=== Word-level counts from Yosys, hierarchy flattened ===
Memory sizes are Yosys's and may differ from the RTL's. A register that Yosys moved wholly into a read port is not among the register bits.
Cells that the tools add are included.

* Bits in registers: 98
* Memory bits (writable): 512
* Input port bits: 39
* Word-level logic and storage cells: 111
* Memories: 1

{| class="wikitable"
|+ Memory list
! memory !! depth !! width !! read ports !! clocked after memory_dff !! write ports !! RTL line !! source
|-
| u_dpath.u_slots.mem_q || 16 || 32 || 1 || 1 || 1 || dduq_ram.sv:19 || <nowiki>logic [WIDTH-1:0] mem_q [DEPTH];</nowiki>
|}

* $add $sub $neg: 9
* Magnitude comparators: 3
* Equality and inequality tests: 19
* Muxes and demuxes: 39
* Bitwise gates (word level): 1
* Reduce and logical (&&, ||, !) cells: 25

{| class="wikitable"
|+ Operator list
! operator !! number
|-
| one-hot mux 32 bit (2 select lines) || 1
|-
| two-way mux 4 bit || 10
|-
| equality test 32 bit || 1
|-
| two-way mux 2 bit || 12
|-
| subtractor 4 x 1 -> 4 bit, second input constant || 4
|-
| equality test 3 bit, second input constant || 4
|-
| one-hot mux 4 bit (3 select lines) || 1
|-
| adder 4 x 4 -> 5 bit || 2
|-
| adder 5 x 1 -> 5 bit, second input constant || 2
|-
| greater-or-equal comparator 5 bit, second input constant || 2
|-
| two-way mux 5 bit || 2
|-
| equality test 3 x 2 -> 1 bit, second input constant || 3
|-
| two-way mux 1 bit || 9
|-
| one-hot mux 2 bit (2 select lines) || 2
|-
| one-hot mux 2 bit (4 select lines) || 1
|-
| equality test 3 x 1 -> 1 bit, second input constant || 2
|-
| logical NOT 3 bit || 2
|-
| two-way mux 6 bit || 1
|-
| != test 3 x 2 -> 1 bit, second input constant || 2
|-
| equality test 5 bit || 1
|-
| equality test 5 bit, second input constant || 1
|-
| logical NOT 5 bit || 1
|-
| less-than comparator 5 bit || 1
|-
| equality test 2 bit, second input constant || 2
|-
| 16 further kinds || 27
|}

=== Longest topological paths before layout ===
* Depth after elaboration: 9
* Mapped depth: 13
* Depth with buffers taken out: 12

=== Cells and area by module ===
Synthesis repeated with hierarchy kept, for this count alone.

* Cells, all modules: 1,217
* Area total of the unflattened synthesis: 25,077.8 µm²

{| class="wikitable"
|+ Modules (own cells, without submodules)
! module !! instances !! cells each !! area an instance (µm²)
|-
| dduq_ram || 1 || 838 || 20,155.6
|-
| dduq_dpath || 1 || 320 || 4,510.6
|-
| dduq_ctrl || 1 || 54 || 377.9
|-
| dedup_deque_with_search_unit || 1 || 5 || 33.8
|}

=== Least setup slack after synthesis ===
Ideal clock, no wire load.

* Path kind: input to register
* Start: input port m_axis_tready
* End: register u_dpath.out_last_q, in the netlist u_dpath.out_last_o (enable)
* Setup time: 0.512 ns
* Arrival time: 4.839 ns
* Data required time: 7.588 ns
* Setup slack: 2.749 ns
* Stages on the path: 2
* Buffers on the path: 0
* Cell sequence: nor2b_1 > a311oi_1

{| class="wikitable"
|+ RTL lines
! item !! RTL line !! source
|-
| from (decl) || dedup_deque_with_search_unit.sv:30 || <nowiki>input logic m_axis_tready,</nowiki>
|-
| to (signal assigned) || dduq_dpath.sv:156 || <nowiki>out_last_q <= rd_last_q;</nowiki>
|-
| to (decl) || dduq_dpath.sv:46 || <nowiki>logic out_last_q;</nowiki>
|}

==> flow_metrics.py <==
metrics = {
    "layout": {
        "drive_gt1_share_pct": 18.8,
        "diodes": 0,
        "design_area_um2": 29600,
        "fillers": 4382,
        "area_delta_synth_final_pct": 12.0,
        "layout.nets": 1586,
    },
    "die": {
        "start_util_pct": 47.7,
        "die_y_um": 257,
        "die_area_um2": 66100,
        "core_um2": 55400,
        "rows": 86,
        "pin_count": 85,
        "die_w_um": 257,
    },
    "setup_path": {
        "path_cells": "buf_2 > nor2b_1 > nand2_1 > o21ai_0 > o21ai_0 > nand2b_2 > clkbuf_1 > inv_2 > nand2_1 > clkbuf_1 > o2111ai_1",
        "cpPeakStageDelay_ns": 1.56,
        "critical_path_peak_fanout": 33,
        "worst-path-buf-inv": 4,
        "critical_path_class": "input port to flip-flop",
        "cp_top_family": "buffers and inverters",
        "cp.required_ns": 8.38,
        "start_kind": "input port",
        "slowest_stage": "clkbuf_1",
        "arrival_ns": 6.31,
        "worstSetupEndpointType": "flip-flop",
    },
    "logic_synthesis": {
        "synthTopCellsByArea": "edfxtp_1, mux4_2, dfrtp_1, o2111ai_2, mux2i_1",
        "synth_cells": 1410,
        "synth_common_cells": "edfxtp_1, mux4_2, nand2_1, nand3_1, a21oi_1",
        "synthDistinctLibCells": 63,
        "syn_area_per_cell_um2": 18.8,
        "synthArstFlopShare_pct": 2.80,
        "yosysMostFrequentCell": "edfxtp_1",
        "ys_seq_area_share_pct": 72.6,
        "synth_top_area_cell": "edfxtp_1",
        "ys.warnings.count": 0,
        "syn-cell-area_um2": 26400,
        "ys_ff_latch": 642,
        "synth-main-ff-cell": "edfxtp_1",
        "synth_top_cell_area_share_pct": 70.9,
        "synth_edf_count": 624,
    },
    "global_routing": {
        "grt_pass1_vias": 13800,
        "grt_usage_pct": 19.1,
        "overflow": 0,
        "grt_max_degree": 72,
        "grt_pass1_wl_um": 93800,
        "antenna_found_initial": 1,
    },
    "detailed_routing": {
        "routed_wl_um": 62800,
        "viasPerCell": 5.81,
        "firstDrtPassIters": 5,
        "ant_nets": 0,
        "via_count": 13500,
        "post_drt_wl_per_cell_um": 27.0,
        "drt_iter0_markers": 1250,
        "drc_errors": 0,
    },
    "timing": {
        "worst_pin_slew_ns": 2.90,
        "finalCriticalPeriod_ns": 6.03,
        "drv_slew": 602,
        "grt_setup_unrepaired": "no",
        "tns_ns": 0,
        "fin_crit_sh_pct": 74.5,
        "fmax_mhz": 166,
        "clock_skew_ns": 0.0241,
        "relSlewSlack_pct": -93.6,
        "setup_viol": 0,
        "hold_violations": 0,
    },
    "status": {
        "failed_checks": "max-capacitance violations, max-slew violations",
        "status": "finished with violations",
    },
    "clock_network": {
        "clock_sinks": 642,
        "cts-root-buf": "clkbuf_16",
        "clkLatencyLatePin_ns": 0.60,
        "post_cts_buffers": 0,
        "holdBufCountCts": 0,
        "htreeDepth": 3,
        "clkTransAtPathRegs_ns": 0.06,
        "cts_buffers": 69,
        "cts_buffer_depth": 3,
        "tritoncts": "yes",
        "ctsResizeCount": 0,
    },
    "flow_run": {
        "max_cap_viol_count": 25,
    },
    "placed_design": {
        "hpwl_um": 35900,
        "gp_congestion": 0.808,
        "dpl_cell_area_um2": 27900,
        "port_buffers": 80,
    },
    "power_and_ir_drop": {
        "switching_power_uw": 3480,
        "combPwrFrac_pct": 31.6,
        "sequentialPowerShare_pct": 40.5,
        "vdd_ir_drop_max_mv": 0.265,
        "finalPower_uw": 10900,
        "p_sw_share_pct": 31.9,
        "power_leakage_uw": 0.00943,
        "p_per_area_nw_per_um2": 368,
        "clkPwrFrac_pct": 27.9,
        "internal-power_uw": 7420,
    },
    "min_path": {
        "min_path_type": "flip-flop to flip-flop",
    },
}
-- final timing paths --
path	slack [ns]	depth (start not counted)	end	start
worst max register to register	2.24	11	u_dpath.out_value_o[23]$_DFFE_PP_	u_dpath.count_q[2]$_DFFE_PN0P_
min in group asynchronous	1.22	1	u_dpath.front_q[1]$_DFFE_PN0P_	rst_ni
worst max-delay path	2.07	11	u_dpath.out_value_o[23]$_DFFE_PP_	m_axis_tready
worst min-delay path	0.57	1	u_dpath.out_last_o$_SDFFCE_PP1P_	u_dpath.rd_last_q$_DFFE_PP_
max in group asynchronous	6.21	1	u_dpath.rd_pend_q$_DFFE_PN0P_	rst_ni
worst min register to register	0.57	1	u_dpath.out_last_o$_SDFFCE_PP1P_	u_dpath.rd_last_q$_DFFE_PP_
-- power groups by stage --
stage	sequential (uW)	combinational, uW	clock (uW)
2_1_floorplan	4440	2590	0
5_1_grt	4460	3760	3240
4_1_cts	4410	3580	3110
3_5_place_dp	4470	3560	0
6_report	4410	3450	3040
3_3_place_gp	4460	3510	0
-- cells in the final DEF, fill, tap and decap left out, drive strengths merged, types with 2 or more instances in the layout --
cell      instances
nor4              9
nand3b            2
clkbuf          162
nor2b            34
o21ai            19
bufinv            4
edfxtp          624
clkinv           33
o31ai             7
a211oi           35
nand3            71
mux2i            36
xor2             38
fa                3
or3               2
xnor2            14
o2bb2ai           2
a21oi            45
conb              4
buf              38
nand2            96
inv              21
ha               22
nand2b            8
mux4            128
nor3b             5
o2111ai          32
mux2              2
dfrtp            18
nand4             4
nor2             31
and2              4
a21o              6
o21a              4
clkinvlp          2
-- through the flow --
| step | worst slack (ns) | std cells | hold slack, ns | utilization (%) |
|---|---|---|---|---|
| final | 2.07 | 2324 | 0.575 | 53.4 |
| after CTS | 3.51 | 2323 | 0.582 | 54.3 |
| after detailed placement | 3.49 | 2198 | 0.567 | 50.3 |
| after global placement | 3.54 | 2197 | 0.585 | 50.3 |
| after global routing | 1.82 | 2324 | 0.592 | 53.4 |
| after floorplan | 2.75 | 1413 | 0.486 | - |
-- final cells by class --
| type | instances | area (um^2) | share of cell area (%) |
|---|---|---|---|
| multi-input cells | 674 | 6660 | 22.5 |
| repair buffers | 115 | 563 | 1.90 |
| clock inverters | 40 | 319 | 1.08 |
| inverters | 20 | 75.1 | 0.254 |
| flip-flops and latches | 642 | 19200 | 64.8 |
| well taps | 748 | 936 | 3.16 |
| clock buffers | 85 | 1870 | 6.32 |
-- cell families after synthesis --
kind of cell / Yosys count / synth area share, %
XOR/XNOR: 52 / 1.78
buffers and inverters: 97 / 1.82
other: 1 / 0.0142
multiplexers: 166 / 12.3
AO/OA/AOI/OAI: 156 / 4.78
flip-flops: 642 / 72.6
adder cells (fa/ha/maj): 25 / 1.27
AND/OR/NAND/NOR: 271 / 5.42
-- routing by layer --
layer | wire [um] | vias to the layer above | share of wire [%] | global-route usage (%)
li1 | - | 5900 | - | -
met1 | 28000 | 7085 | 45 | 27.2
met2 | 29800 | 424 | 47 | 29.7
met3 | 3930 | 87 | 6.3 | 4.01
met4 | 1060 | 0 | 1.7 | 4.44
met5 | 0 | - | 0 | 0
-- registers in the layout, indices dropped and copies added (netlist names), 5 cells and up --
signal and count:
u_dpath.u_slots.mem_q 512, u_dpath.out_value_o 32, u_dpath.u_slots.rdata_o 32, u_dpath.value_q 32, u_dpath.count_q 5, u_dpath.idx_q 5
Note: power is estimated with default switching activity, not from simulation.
==> src/hdl/jss_pkg.sv <==
// Shared constants, types and state codes of the sparse Jacobi sweep block.
package jss_pkg;

  localparam int unsigned MAX_ROWS  = 1024;
  localparam int unsigned FRAC_BITS = 16;

  localparam int unsigned IDX_W  = 10;
  localparam int unsigned WORD_W = 32;
  localparam int unsigned ACC_W  = 64;
  localparam int unsigned ADDR_W = $clog2(MAX_ROWS);
  localparam int unsigned ROWS_W = $clog2(MAX_ROWS) + 1;
  localparam int unsigned CNT_W  = $clog2(WORD_W);

  localparam logic CMD_LOAD    = 1'b0;
  localparam logic CMD_NONZERO = 1'b1;

  localparam logic [WORD_W-1:0] POS_LIMIT = 32'h7FFF_FFFF;
  localparam logic [WORD_W-1:0] NEG_LIMIT = 32'h8000_0000;

  typedef enum logic [7:0] {
    S_IDLE = 8'b0000_0001,
    S_MUL  = 8'b0000_0010,
    S_ACC  = 8'b0000_0100,
    S_NUM  = 8'b0000_1000,
    S_ABS  = 8'b0001_0000,
    S_CHK  = 8'b0010_0000,
    S_DIV  = 8'b0100_0000,
    S_FIN  = 8'b1000_0000
  } seq_state_e;

  typedef struct packed {
    logic              start;
    logic [WORD_W-1:0] rem;
    logic [WORD_W-1:0] low;
    logic [WORD_W-1:0] divisor;
  } div_req_t;

endpackage

==> src/hdl/jss_div.sv <==
// Restoring divider that produces one quotient bit per cycle.
module jss_div (
  input  logic                       clk_i,
  input  logic                       rst_ni,
  input  jss_pkg::div_req_t          req_i,
  output logic [jss_pkg::WORD_W-1:0] quot_o,
  output logic                       done_o
);
  import jss_pkg::*;

  localparam logic [CNT_W-1:0] LastStep = CNT_W'(WORD_W - 1);

  logic [WORD_W-1:0] rem_q, rem_d;
  logic [WORD_W-1:0] low_q, low_d;
  logic [CNT_W-1:0]  cnt_q;
  logic              run_q;
  logic              done_q;
  logic [WORD_W:0]   trial;
  logic [WORD_W:0]   diff;
  logic              take;

  // The partial remainder always stays below the divisor, so one extra bit suffices.
  always_comb begin
    trial = {rem_q, low_q[WORD_W-1]};
    diff  = trial - {1'b0, req_i.divisor};
    take  = trial >= {1'b0, req_i.divisor};
    rem_d = take ? diff[WORD_W-1:0] : trial[WORD_W-1:0];
    low_d = {low_q[WORD_W-2:0], take};
  end

  always_ff @(posedge clk_i or negedge rst_ni) begin
    if (!rst_ni) begin
      run_q  <= 1'b0;
      done_q <= 1'b0;
      cnt_q  <= '0;
    end else begin
      done_q <= 1'b0;
      if (req_i.start) begin
        run_q <= 1'b1;
        cnt_q <= '0;
      end else if (run_q) begin
        cnt_q <= cnt_q + 1'b1;
        if (cnt_q == LastStep) begin
          run_q  <= 1'b0;
          done_q <= 1'b1;
        end
      end
    end
  end

  always_ff @(posedge clk_i) begin
    if (req_i.start) begin
      rem_q <= req_i.rem;
      low_q <= req_i.low;
    end else if (run_q) begin
      rem_q <= rem_d;
      low_q <= low_d;
    end
  end

  assign quot_o = low_q;
  assign done_o = done_q;

endmodule

==> config.mk <==
export PLATFORM = sky130hd
export DESIGN_NAME = jss_div
export DESIGN_NICKNAME = d
export VERILOG_FILES = /design/src/hdl/jss_pkg.sv /design/src/hdl/jss_div.sv
export SDC_FILE = /design/constraint.sdc
export NUM_CORES = 1
export LEC_CHECK = 0
export BUFFER_PORTS_ARGS = -buffer_cell sky130_fd_sc_hd__buf_2
export CAP_MARGIN = 20
export CORE_UTILIZATION = 57
export DETAILED_ROUTE_END_ITERATION = 7
export MAX_ROUTING_LAYER = met4
export PLACE_DENSITY = 0.84
export SYNTH_ARGS = -nofsm -noshare
export SYNTH_HDL_FRONTEND = slang
export SYNTH_SLANG_ARGS = --single-unit
export TNS_END_PERCENT = 50
==> constraint.sdc <==
create_clock -name clk_i -period 8.4 [get_ports clk_i]
set_clock_uncertainty 0.1 [all_clocks]
set_input_delay 0.84 -clock clk_i [delete_from_list [all_inputs] [get_ports clk_i]]
set_output_delay 0.84 -clock clk_i [all_outputs]
set_load 0.02 [all_outputs]
Yosys cells after proc, flatten, opt, wreduce, memory -nomap -nowiden
Index checks and enable logic that the tools add are counted.
{ "op_classes": {"add_sub_neg": 2, "magnitude_cmp": 1, "n_eq_ne": 1, "n_mux": 13, "reduce_logical": 1} }
{ "ops": {"columns": ["operator", "n"], "rows": [
  ["$mux 32", 5],
  ["$ge 33x32->1", 1],
  ["$sub 32x32->32", 1],
  ["$mux 5", 2],
  ["$mux 1", 6],
  ["$add 5x1->5 const B", 1],
  ["$eq 5x5->1 const B", 1],
  ["$reduce_bool 2->1", 1]
]} }
{ "totals": {"reg_bits": 71, "input_bits": 99, "output_inout_bits": 33, "word_cells": 23} }

Logic depth before layout (Yosys ltp)
{ "logic_depth": {"ltp_word": 4, "mapped_depth": 13, "ltp_nobuf": 13} }

Worst setup path before layout
No wires, ideal clock.
{ "synth_path": {"kind": "input to register", "from": "in req_i[0] (netlist name)", "to": "reg rem_q[28] (data pin)", "setup_ns": 0.261, "arrival_ns": 3.294, "required_ns": 8.039, "slack_ns": 4.746, "path_stages": 12, "path_buffers": 0, "path_cell_list": "ha_1 inv_1 fa_1 a21o_1 a221oi_2 o31a_1 o211ai_1 a31o_2 a31oi_1 o21ai_0 xor2_1 a221o_1"} }
{ "synth_between": {"elab_chain_len": 4, "elab_cells_between_ends": 5, "classes_between": "add/sub: 1; order compare: 1; mux: 3"} }
{ "synth_rtl": {"columns": ["item", "line_no", "rtl"], "rows": [
  ["start, declared", "jss_div.sv:5", "input jss_pkg::div_req_t req_i,"],
  ["$sub 32x32->32 / $ge 33x32->1 (equally long branches)", "jss_div.sv:25, jss_div.sv:26", null],
  ["$mux 32 (*)", "jss_div.sv:27", "rem_d = take ? diff[WORD_W-1:0] : trial[WORD_W-1:0];"],
  ["$mux 32 (*)", "jss_div.sv:55", "end else if (run_q) begin"],
  ["$mux 32 (*)", "jss_div.sv:52", "if (req_i.start) begin"],
  ["end signal, assigned", "jss_div.sv:53", "rem_q <= req_i.rem;"],
  ["end signal, assigned", "jss_div.sv:56", "rem_q <= rem_d;"],
  ["end, declared", "jss_div.sv:13", "logic [WORD_W-1:0] rem_q, rem_d;"]
]} }
Mark *: on every way between the ends. The rest lies on a longest branch, timed or not. The select of a mux whose other input is x is not followed.
A chain may end at the register's enable or synchronous reset.

Worst setup path in the final report
{ "layout_path": {"from": "in req_i[2] (netlist name)", "to": "reg rem_q[30] (data pin)"} }
The elaborated chain is that of the path after synthesis.

==> results.cfg <==
[layout]
n_antenna_cell = 0
fin_util_pct = 69.03
drive_above_1_share_pct = 39.49
final_nets = 714
area_delta_synth_final_pct = 17.50

[clock_network]
cts_hold_buffers = 0
cts.path.max_buffers = 2
clk_latency_ns = 0.35
cts_resized = 0
cts_buffers = 9
post-cts-setup-buffer-count = 0
clock-root-buffer = clkbuf_8
path_clk_slew_ns = 0.09
h-tree-depth = 3
cts_tree = done
clock_sinks = 71

[floorplanning]
start_util_pct = 58.75
fp-row-count = 34
die_w_um = 96.58
io_pins = 132
die-area_sq_um = 9327
die_y_um = 96.58
design.core.area_sq_um = 8678

[yosys]
yosys.area.top_type_share_pct = 37.69
ys_async_sr_fraction_pct = 9.859
synth_area_leader_cell = edfxtp_1
synth.area.top_cells = edfxtp_1 (38%), mux2_2 (13%), ha_1 (8.3%)
ys.flop_type = edfxtp_1
synth_warnings = 0
synthesis.nets = 589
ys_ff_latch = 71
avgSynthCellArea_sq_um = 11.21
synthCells = 455
synth_edf_count = 64
ys_types = 52
ys_seq_area_share_pct = 41.13
synth_commonest_cells = edfxtp_1 (64), mux2_2 (58), inv_1 (39), ha_1 (34)
synth_most_common_cell = edfxtp_1
synth_area_sq_um = 5099

[setup_path]
path_class = in -> reg
start_kind = primary input
crit_fanout = 36
end_kind = flip-flop
required_ns = 8.37
crit_arrival_ns = 3.87

[min_path]
min_path_type = in -> async

[routing]
drcViolationCount = 0
via_per_inst = 5.652
ant_nets = 0
drt_wl_total_um = 10840
drt_pass1_iterations = 4
drt_iter0_drc = 173
vias = 3917
avgRoutedWirePerCell_um = 15.65

[sta]
hold_violations = 0
setup_viol = 0
period_needed_ns = 3.900
max_freq_ghz = 0.2564
slew_headroom_pct = 55.48
tightest_slew_ns = 0.6678
rsz0062_at_grt = no
maxSlewViolCount = 0
min_period_over_period_pct = 46.43
setup_tns_ns = 0

[run_status]
status = finished, final reports clean

[placement]
portBuffers = 131
gp_congestion = 0.8949
dp_hpwl_um = 7984

[power]
pwr_density_cell_nw_per_um2 = 328.2
power_frac_comb_pct = 57.0
switching_share_pct = 38.13
irDropWorstVdd_mv = 0.1510
clockPowerShare_pct = 13.6
p_leak_nw = 2.827
internal-power_mw = 1.217
p_switching_uw = 749.7
seqPwrFrac_pct = 29.4

[grt]
grt_pass1_vias = 3813
grt_pass1_wl_um = 16750
antenna_found_initial = 0
grt_usage_pct = 24.05
grt_remaining_overflow = 0
grt_max_degree = 60

[flow_run]
maxCapViolCount = 0
[layout by cell type (no fill, tap or decap), types with 14 or more instances in the layout]
| master | n |
|---|---|
| nand2_1 | 24 |
| mux2_2 | 58 |
| ha_1 | 34 |
| mux2_4 | 15 |
| xor2_1 | 16 |
| edfxtp_1 | 64 |
| o21ai_0 | 15 |
| a21o_1 | 19 |
| xnor2_1 | 14 |
| buf_2 | 131 |
| a21oi_1 | 24 |
| nor2_1 | 18 |
| inv_1 | 39 |
[sequential cells by signal, summed over array words and instances, names as in the netlist]
register	cells
cnt_q	5
done_o	1
rem_q	32
run_q	1
quot_o	32
[cell type report]
cell class	count	area, sq um
clock buffers	9	123.9
clock inverters	7	61.31
fillers	663	2688
inverters	39	146.4
multi-input cells	325	2749
flip-flops and latches	71	2097
well taps	108	135.1
repair buffers	134	678.2
[cell families after synthesis]
| logic type | synth area share, % |
|---|---|
| simple gates | 8.467 |
| flops | 41.13 |
| buf+inv | 4.957 |
| xor+xnor | 5.153 |
| fa+ha+maj | 8.736 |
| mux | 18.60 |
| compound gates | 12.96 |
[critical path: stages]
cell      delay (ns)
buf_2           0.07
inv_1           0.04
ha_1            0.38
a21oi_1         0.12
a21oi_1         0.24
o21ai_0         0.14
a211oi_1        0.30
o21ai_1         0.17
a21boi_2        0.20
a211o_1         0.14
buf_4           0.45
nor2b_1         0.60
a221oi_1        0.17
[power groups by stage]
stage               clock network [mW]  registers, mW  logic [mW]
global route                     0.283          0.590        1.23
floorplan                            0          0.591       0.915
finish                           0.267          0.578        1.12
CTS                              0.273          0.578        1.12
global placement                     0          0.580        1.09
detailed placement                   0          0.585        1.11
[per-stage QoR]
step / hold WS (ns) / power [mW] / worst slack, ns / instances / cell area, sq um
finish: 0.1991 / 1.966 / 4.500 / 693 / 5991
global route: 0.2053 / 2.105 / 4.282 / 693 / 5991
CTS: 0.1880 / 1.969 / 4.553 / 693 / 5991
detailed placement: 0.4256 / 1.695 / 4.202 / 677 / 5806
global placement: 0.4125 / 1.669 / 4.354 / 677 / 5806
floorplan: 0.3929 / 1.506 / 4.746 / 455 / 5099
[metal layers]
metal / global-route usage (%) / vias to the layer above / part of all wire, %
met5: - / - / 0
met4: 8.333 / 0 / 1.4
met3: 3.756 / 17 / 4.5
met2: 39.14 / 114 / 50
met1: 30.59 / 1848 / 44
li1: - / 1938 / -
[worst paths after layout]
kind | from | end | slack, ns | depth (start not counted)
max in group asynchronous | rst_ni | cnt_q[2]$_DFFE_PN0P_ | 7.84 | 1
worst min register to register | cnt_q[4]$_DFFE_PN0P_ | cnt_q[4]$_DFFE_PN0P_ | 0.45 | 2
worst max-delay path | req_i[2] | rem_q[30]$_DFFE_PP_ | 4.50 | 13
min in group clk_i | cnt_q[4]$_DFFE_PN0P_ | cnt_q[4]$_DFFE_PN0P_ | 0.45 | 2
worst max register to register | rem_q[1]$_DFFE_PP_ | rem_q[30]$_DFFE_PP_ | 4.70 | 11
worst min-delay path | rst_ni | cnt_q[1]$_DFFE_PN0P_ | 0.20 | 1
No activity file was read; power rests on OpenSTA's default activity.
[src/rtl/stcf_pkg.sv]
package stcf_pkg;

    localparam int unsigned REM_W   = 9;
    localparam int unsigned MONTH_W = 4;

    localparam logic [MONTH_W-1:0] MONTH_LAST = MONTH_W'(11);
    localparam logic [7:0]         YEAR_BASE  = 8'd70;

    typedef enum logic [2:0] {
        DIV_SEC,
        DIV_MIN,
        DIV_HOUR,
        DIV_WDAY,
        DIV_YEAR
    } t_div_sel;

    typedef enum logic [2:0] {
        ST_IDLE,
        ST_DIV,
        ST_CAPTURE,
        ST_MONTH,
        ST_FINISH
    } t_state;

    typedef struct packed {
        logic     load;
        t_div_sel load_sel;
        logic     step;
        logic     capture;
        t_div_sel cur_sel;
        logic     month_step;
        logic     publish;
    } t_dp_cmd;

    typedef struct packed {
        logic div_last;
        logic month_done;
    } t_dp_status;

    function automatic logic [REM_W-1:0] divisor_of(input t_div_sel sel);
        logic [REM_W-1:0] d;
        case (sel)
            DIV_SEC:  d = REM_W'(60);
            DIV_MIN:  d = REM_W'(60);
            DIV_HOUR: d = REM_W'(24);
            DIV_WDAY: d = REM_W'(7);
            DIV_YEAR: d = REM_W'(365);
            default:  d = REM_W'(365);
        endcase
        return d;
    endfunction

    function automatic logic [4:0] month_len(input logic [MONTH_W-1:0] mon);
        logic [4:0] len;
        case (mon)
            4'd0:    len = 5'd31;
            4'd1:    len = 5'd28;
            4'd2:    len = 5'd31;
            4'd3:    len = 5'd30;
            4'd4:    len = 5'd31;
            4'd5:    len = 5'd30;
            4'd6:    len = 5'd31;
            4'd7:    len = 5'd31;
            4'd8:    len = 5'd30;
            4'd9:    len = 5'd31;
            4'd10:   len = 5'd30;
            4'd11:   len = 5'd31;
            default: len = 5'd31;
        endcase
        return len;
    endfunction

endpackage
-=-=-
Show each line of the data that contains the string "second".

[Result of this exercise]:
| subtractor 4 x 1 -> 4 bit, second input constant || 4
| equality test 3 bit, second input constant || 4
| adder 5 x 1 -> 5 bit, second input constant || 2
| greater-or-equal comparator 5 bit, second input constant || 2
| equality test 3 x 2 -> 1 bit, second input constant || 3
| equality test 3 x 1 -> 1 bit, second input constant || 2
| != test 3 x 2 -> 1 bit, second input constant || 2
| equality test 5 bit, second input constant || 1
| equality test 2 bit, second input constant || 2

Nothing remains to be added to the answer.